Primo, sa deuxième doctrine des pulsions, éros et thanatos. Elle a été conçue pour essayer de rendre compte de phénomènes cliniques majeurs, la compulsion à la répétition principalement, mais aussi l’agressivité des humains, courante dans leurs rapports quotidiens, mais illustrée de manière radicale dans le rapport sado-masochique. Cette doctrine est très spéculative, de son propre aveu. Tout se passe comme si Freud n’arrivait pas à décider si la notion de pulsion est simplement biologique, ou plutôt d’ordre psychologique. Et sa doctrine ne répond pas du tout à la question de savoir si le conservatisme ou la tendance au retour à l’état d’avant est le propre de toutes les pulsions ou seulement des pulsions de mort[4].
Et secundo, sa deuxième topique. Celle-ci a été conçue lorsqu’il a constaté que les forces à l’œuvre dans tout refoulement des pulsions (le « Es ») refont surface dans le transfert sous forme de résistance, sans que le « Ich » en ait nécessairement conscience. Et lorsqu’il doit bien admettre que tout sujet se censure à l’aune d’interdits et s’oriente à l’aune d’idéaux dont il n’a pas nécessairement conscience, bien qu’ils forment une part de ce qu’il est, depuis son enfance et depuis le rafraîchissement du complexe d’Œdipe à la puberté (l’« Ueber-Ich » et l’« Ich-Ideal »). Cette topique est donc essentiellement conçue en référence à sa clinique, principalement celle des névroses, mais elle n’est pas adéquate dès qu’on s’intéresse à autre chose, la clinique de l’autisme et de la psychose infantile par exemple, ou celle des psychoses, narcissique et schizo-phrénique notamment[5].
Il n’empêche : la méthode du cristal garde toute sa validité dans la perspective d’une construction conceptuelle d’ordre anthropologique.
Mais ce qu’on peut concevoir dans l’esprit d’une déconstruction noso-analytique de l’humain, sera nécessairement autre chose que ce que Freud en a dit. Ne fût-ce que pour la « simple » raison que le champ des maladies à examiner inclut non seulement le champ des psychoses, mais aussi d’autres maladies dont l’homme seul souffre et nul autre animal, les aphasies par exemple.
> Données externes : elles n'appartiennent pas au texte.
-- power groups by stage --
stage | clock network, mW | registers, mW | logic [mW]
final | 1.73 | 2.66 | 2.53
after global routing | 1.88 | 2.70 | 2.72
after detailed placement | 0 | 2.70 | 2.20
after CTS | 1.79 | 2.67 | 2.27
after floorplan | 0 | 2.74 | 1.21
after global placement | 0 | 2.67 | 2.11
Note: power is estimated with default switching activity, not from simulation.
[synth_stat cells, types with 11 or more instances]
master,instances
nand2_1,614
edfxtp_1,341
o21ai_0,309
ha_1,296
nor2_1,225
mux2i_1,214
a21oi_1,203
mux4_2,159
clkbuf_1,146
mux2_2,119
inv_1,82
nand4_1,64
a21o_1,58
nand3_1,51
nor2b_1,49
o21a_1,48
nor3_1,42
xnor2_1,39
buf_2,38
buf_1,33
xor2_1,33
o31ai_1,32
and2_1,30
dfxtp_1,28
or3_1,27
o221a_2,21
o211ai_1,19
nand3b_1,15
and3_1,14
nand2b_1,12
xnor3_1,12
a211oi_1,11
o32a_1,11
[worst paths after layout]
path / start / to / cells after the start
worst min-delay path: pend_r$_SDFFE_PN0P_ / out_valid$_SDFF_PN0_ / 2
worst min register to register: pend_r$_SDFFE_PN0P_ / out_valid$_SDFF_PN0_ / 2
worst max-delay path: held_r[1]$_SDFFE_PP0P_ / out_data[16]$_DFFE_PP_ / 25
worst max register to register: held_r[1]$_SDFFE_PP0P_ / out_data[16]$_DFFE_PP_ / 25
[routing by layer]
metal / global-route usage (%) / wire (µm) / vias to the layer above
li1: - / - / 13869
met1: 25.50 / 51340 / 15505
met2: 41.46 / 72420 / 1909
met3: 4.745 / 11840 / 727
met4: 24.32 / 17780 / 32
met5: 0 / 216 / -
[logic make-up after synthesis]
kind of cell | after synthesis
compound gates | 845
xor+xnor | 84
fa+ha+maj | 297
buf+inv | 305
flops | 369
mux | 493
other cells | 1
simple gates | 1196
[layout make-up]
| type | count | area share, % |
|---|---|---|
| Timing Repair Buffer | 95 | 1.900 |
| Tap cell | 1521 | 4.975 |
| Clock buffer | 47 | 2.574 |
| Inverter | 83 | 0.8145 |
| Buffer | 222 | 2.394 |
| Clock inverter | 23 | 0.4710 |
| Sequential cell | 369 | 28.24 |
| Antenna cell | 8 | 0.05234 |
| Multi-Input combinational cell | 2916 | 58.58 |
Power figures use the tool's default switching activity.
$ cat src/rtl/rbt_pkg.sv
// ----------------------------------------------------------------------------
// rbt_pkg
// Shared types and constants for the record byte transposer.
// ----------------------------------------------------------------------------
package rbt_pkg;

  localparam int RBT_MAX_RECORD_BYTES = 64;
  localparam int RBT_MAX_RECORDS      = 64;

  localparam int CFG_IDX_W  = 2;
  localparam int CFG_DATA_W = 7;
  localparam int BYTE_W     = 8;

  localparam logic [CFG_IDX_W-1:0] CFG_RECORD_SIZE  = 2'd0;
  localparam logic [CFG_IDX_W-1:0] CFG_RECORD_COUNT = 2'd1;
  localparam logic [CFG_IDX_W-1:0] CFG_DIRECTION    = 2'd2;

  localparam logic OP_WRITE = 1'b0;
  localparam logic OP_READ  = 1'b1;

  localparam logic DIR_FORWARD = 1'b0;

  typedef enum logic {
    ST_IDLE,
    ST_FETCH
  } rbt_state_t;

  // commands from controller to datapath
  typedef struct packed {
    logic wr_req;    // write request accepted
    logic rd_req;    // read request accepted
    logic out_load;  // capture store data into output register
    logic cfg_we;    // configuration write
  } rbt_cmd_t;

endpackage

$ cat src/rtl/rbt_ctrl.sv
// ----------------------------------------------------------------------------
// rbt_ctrl
// Handshake control: accepts requests, sequences the store read and owns
// the output valid flag.
// ----------------------------------------------------------------------------
module rbt_ctrl
  import rbt_pkg::*;
(
  input  logic     clk,
  input  logic     rst_n,
  input  logic     in_valid,
  input  logic     in_op,
  output logic     in_stall,
  output logic     out_valid,
  input  logic     out_stall,
  input  logic     cfg_valid,
  output logic     cfg_ready,
  output rbt_cmd_t cmd
);

  rbt_state_t state_r, state_nxt;
  logic       out_valid_r, out_valid_nxt;
  logic       in_accept;

  assign in_accept = in_valid && !in_stall;

  always_comb begin
    state_nxt = state_r;
    case (state_r)
      ST_IDLE:  if (in_accept && in_op == OP_READ) state_nxt = ST_FETCH;
      ST_FETCH: state_nxt = ST_IDLE;
      default:  state_nxt = ST_IDLE;
    endcase
  end

  always_comb begin
    in_stall     = 1'b1;
    cfg_ready    = 1'b0;
    cmd.out_load = 1'b0;
    case (state_r)
      ST_IDLE: begin
        // output register must be free or draining this cycle;
        // an offered config write goes first
        in_stall  = (out_valid_r && out_stall) || cfg_valid;
        cfg_ready = 1'b1;
      end
      ST_FETCH: begin
        cmd.out_load = 1'b1;
      end
      default: begin
        in_stall = 1'b1;
      end
    endcase
    cmd.wr_req = in_accept && (in_op == OP_WRITE);
    cmd.rd_req = in_accept && (in_op == OP_READ);
    cmd.cfg_we = cfg_valid && cfg_ready;
  end

  always_comb begin
    out_valid_nxt = out_valid_r;
    if (cmd.out_load) begin
      out_valid_nxt = 1'b1;
    end else if (out_valid_r && !out_stall) begin
      out_valid_nxt = 1'b0;
    end
  end

  always_ff @(posedge clk) begin
    if (!rst_n) begin
      state_r     <= ST_IDLE;
      out_valid_r <= 1'b0;
    end else begin
      state_r     <= state_nxt;
      out_valid_r <= out_valid_nxt;
    end
  end

  assign out_valid = out_valid_r;

endmodule

$ cat config.mk
export PLATFORM = sky130hd
export DESIGN_NAME = rbt_ctrl
export DESIGN_NICKNAME = d
export VERILOG_FILES = /design/src/rtl/rbt_pkg.sv /design/src/rtl/rbt_ctrl.sv
export SDC_FILE = /design/constraint.sdc
export NUM_CORES = 1
export LEC_CHECK = 0
export BUFFER_PORTS_ARGS = -buffer_cell sky130_fd_sc_hd__buf_2
export CELL_PAD_IN_SITES_DETAIL_PLACEMENT = 0
export CELL_PAD_IN_SITES_GLOBAL_PLACEMENT = 2
export CORE_AREA = 2 2 39 41
export CTS_CLUSTER_DIAMETER = 100
export DETAILED_ROUTE_END_ITERATION = 6
export DIE_AREA = 0 0 41 43
export PLACE_DENSITY = 0.59
export SLEW_MARGIN = 25
export SYNTH_ARGS = -nofsm -noshare
export SYNTH_HDL_FRONTEND = slang
export SYNTH_SLANG_ARGS = --single-unit
$ cat constraint.sdc
create_clock -name clk -period 1.3 [get_ports clk]
set_clock_uncertainty 0.05 [all_clocks]
set_input_delay 0.13 -clock clk [delete_from_list [all_inputs] [get_ports clk]]
set_output_delay 0.13 -clock clk [all_outputs]
set_load 0.01 [all_outputs]
After elaboration in Yosys (flattened, before gate mapping)
Cells that the tools add are included. Widths: inputs -> output; s select.

Muxes and demuxes: 7. Bitwise logic cells: 2. Reduce and logical (&&, ||, !) cells: 10.

Operators by type and width (number): $logic_and 1x1->1 (6); $mux 1 (6); $logic_not 1->1 (2); $not 1->1 (2); $pmux 1 s2 (1); $reduce_bool 2->1 (1); $logic_or 1x1->1 (1).

Register bits: 2. Output and inout port bits: 7. Word-level logic and storage cells: 21.

Depth between registers and ports, before layout
Depth in word-level cells: 8. Mapped depth: 2. Depth with buffers taken out: 2.

Worst setup path before layout
No wires, ideal clock.

Path type: flip-flop to output port. Start: register out_valid_r (netlist: out_valid). End: output cmd[3] in the netlist's numbering. Arrival: 1.009 ns. Data required time: 1.120 ns. Path slack: 0.111 ns. Stages on the path, launching flop included: 3. Cell sequence: dfxtp_1 a211o_1 nor3b_1.

RTL lines: from (decl) (RTL line rbt_ctrl.sv:22) `logic out_valid_r, out_valid_nxt;`; from (signal assigned) (RTL line rbt_ctrl.sv:74) `out_valid_r <= out_valid_nxt;`; to (decl) (RTL line rbt_ctrl.sv:18) `output rbt_cmd_t cmd`.

==> results.tsv <==
stage	metric	value	unit
timing	Worst Max-Slew Pin Slew	0.1856	ns
logic_synthesis	Seq cells post-synth	2	
power_and_ir_drop	pwr/cell area	1015	nW/µm²
logic_synthesis	Synth Instances	13	
global_route	GR peak layer	met4	
route	final wirelength	389	µm
worst_setup_path	FF-to-FF path depth	3	
placement	IO buf count	12	
clock_network	Post-CTS Hold Buffers	0	
logic_synthesis	cell taking the most area after synthesis	dfxtp_1	
die	Die Y	43	µm
worst_setup_path	delay-heaviest family, CP	flip-flops	
global_route	number of global-route vias before repair	153	
clock_network	H-tree levels	1	
clock_network	CTS Sinks	2	
logic_synthesis	Synth Area in Simple Gates	35.29	%
global_route	met2 Use GR	5.000	%
die	Rows	14	
min_path	hold depth	3	
clock_network	clock latency on the worst-skew pair	0.22	ns
power_and_ir_drop	sw frac	22.82	%
global_route	first-pass GRT wire length	524	µm
clock_network	Root Buffer	clkbuf_4	
worst_setup_path	Crit Path Category	reg2out	
logic_synthesis	Synth Area in Compound Gates	12.94	%
layout	FF+latch area	41.29	µm²
clock_network	cts bufs inserted	3	
logic_synthesis	Synth async-reset ratio	0	%
worst_setup_path	crit-path max cell delay	0.30	ns
power_and_ir_drop	combinational share of power	18.9	%
timing	top achievable clock speed	762.1	MHz
route	Post-DRT Antenna Nets	0	
run	Max Cap Violations	0	
placement	DP Worst Slack	0.1645	ns
worst_setup_path	Worst setup EP type	output port	
power_and_ir_drop	sw power	0.05649	mW
die	# IOs	13	
logic_synthesis	syn avg cell area	8.181	µm²
layout	Finished Cell Area	244.0	µm²
timing	final hold violations	0	
logic_synthesis	Synth cell types	10	
worst_setup_path	Data arrival, critical path	1.13	ns
global_route	GRT met1 Usage	4.792	%
layout	layout net count	39	
logic_synthesis	Synth Area in Adders	0	%
logic_synthesis	Warnings, synthesis	0	
global_route	met3 Use GR	4.188	%
die	Initial Util	7.685	%
logic_synthesis	Post-Syn Area	106.4	µm²
worst_setup_path	Required @ worst endpoint	1.12	ns
layout	share of cells above drive strength 1	70.97	%
logic_synthesis	number of synthesized flops with an enable pin	0	
outcome	violated checks	setup timing	
clock_network	Clock Path Buffers	2	
timing	RSZ-0062 raised after global routing	true	
logic_synthesis	Synth area leaders	dfxtp_1 (38%), nor4_2 (12%), a211o_1 (8.2%), buf_4 (7.1%), inv_1 (7.1%)	
power_and_ir_drop	Internal	0.1911	mW
route	Via-to-Cell Ratio	3.298	
outcome	outcome	finished, violations left	
power_and_ir_drop	sequential share of power	26.0	%
min_path	worst hold path type	in2reg	
timing	Max-slew headroom	87.52	%
worst_setup_path	Crit-path slowest cell	dfxtp_2	
timing	min Tclk post-route	1.312	ns
timing	Slew Limit Fails	0	
timing	Tcrit/Tclk final	100.9	%
route	Wirelength per Cell	8.277	µm
worst_setup_path	Critical Path Stages	3	
global_route	pin count of the biggest net entering global routing	6	
power_and_ir_drop	Clk network pwr share	55.1	%
die	Die Span X	41	µm
global_route	initial antenna violation count	0	
layout	area of the multi-input gates	56.30	µm²
logic_synthesis	largest family of logic cells by synthesized area	simple AND/OR/NAND/NOR gates	
worst_setup_path	Crit Path Max Fanout	4	
route	via count	155	
power_and_ir_drop	peak supply drop	0.1974	mV
layout	# diodes	0	
logic_synthesis	Post-synth top flop	dfxtp_1	
worst_setup_path	worst path bufs/invs	1	
route	DRC viols	0	
logic_synthesis	most common library cells after synthesis	dfxtp_1 (2), inv_1 (2), nor2_1 (2)	
timing	setup violators final	1	
layout	Fillers	160	
logic_synthesis	mux share of post-synthesis cell area	0	%
global_route	grt ovf	0	
placement	DP Area	186.4	µm²
route	TritonRoute pass-1 iters	2	
layout	Layout Area Growth over Synthesis	129.4	%
logic_synthesis	post-synth top area share	37.65	%
clock_network	TritonCTS clock tree	built	
worst_setup_path	Critical Path Source Type	flip-flop	
logic_synthesis	Mapped Nets	19	
worst_setup_path	CP Cell Sequence	a211o_1, nor3b_2, buf_2	
timing	Setup WS post-layout	-0.01212	ns
clock_network	register clock-pin slew on the reported worst setup and hold paths	0.03	ns
route	violation count after the first detailed-route iteration	2	
placement	gp weighted congestion	0.6679	
die	Die ar.	1763	µm²
logic_synthesis	Post-Synth XOR/XNOR Area	0	%
logic_synthesis	Seq/Total Area, Yosys	37.65	%
power_and_ir_drop	Leak Pwr	0.1298	nW
power_and_ir_drop	Total Power	0.2476	mW
die	core area	1384	µm²
global_route	global-route usage over all layers	5.110	%
final timing paths:
path | from | to | slack [ns]
setup / recovery | out_valid$_SDFFE_PN0P_ | cmd[3] | -0.01
hold / removal | rst_n | out_valid$_SDFFE_PN0P_ | 0.12
setup reg to reg | out_valid$_SDFFE_PN0P_ | state_r$_SDFF_PP0_ | 0.21
hold reg to reg | state_r$_SDFF_PP0_ | state_r$_SDFF_PP0_ | 0.49
power by group through the flow:
| stage | registers [mW] | clock network (mW) | logic [mW] |
|---|---|---|---|
| finish | 0.0643 | 0.136 | 0.0469 |
| global route | 0.0644 | 0.146 | 0.0507 |
| CTS | 0.0645 | 0.145 | 0.0432 |
| detailed placement | 0.0652 | 0 | 0.0361 |
| global placement | 0.0651 | 0 | 0.0353 |
| floorplan | 0.0662 | 0 | 0.0165 |
per-layer routing:
metal	vias to the layer above	share of wire [%]
li1	80	-
met1	62	43
met2	13	34
met3	0	23
met4	0	0
met5	-	0
sequential cells by signal, indices dropped and copies added (netlist names):
name / flops
state_r: 1
out_valid: 1
area by class of cell:
class / count / area share (%)
timing repair buffer: 16 / 39.49
multi-input combinational: 8 / 23.08
sequential: 2 / 16.92
clock buffer: 3 / 9.231
tap: 16 / 8.205
inverter: 2 / 3.077
timing repair:
action	in CTS	in global routing
buffers inserted	2	1
resized for setup	2	1
pin swaps	2	1
endpoints found under the setup margin	1	3
stage by stage:
step | setup TNS, ns | cells | hold slack, ns | utilization, %
floorplan | 0 | 13 | 0.2247 | -
global placement | 0 | 41 | 0.3231 | 13.47
detailed placement | 0 | 41 | 0.3492 | 13.47
CTS | -0.1325 | 46 | 0.1122 | 16.64
global route | -0.06208 | 47 | 0.1334 | 17.63
finish | -0.01212 | 47 | 0.1156 | 17.63
kinds of logic after synthesis:
group	after synthesis
AO/OA/AOI/OAI	2
buffers and inverters	3
flip-flops	2
AND/OR/NAND/NOR	6
worst register-to-register path, cell delays in order, from the launching register on:
cell	delay (ns)
dfxtp_2	0.30
a211o_1	0.30
buf_4	0.15
nor4_2	0.19
cells in the final DEF, fill, tap and decap left out, types with 2 or more instances in the layout:
| cell | instances |
|---|---|
| clkbuf_4 | 3 |
| inv_1 | 2 |
| buf_2 | 11 |
| nor2_1 | 2 |
| buf_4 | 4 |
No activity file was read; power rests on OpenSTA's default activity.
Une anthropologie tétralogique
Jean Gagnepain plus particulièrement, épistémologue et scientifique dont l’œuvre m’inspire ici du début jusqu’à la fin, fait l’hypothèse que l’humain est humain quatre fois. Il propose d’en examiner les activités sur quatre plans, tétralogiquement, et ce toujours à partir des brisures que révèlent les pathologies : le glossologue s’intéresse ainsi à l’activité du locuteur, l’ergologue à celle de l’artisan, le sociologue à celle de l’acteur social et l’axiologue à celle du « décideur » qui légitime ses conduites.
À poursuivre.
[1] Freud, S., Abriss der Psychoanalyse. Einführende Darstellungen (1940), p. 78. Voir à ce sujet Schotte, J.C., Still lost in translation 1. Freud, un indispensable étranger (2015), p. 210-211, et p.277-278.
[2] Voir e. a. la collection Patho-analyse, éditée chez De Boeck, et la revue Szondiana.
[3] Gagnepain J., Du vouloir dire. Traité d’épistémologie des sciences humaines. Volume I (Du signe, de l’outil), Volume II (De la personne, de la norme), et Volume IIII (Guérir l’homme, former l’homme, sauver l’homme). Voir également la collection Raisonnances éditée chez De Boeck, et les revues Tétralogiques (actuellement uniquement en ligne) et Anthropo-logiques.
[4] Voir à ce sujet Schotte J.C., Still lost in translation 1. Freud, un indispensable étranger (2015), p. 75-92. Remarque : par rapport aux deux doctrines freudiennes la doctrine des pulsions szondienne (de Lipolt Szondi), retravaillée par ses élèves et héritiers cliniciens et théoriciens, notamment en Belgique, également construite à la mesure du principe de cristal, peut être considérée comme une avancée remarquable mais malheureusement méconnue.
[5] Par rapport à la deuxième topique freudienne, le schéma L de Jacques Lacan constitue une modification intéressante, inspirée par son travail avec les psychotiques, d’où l’introduction du petit a et de grand A.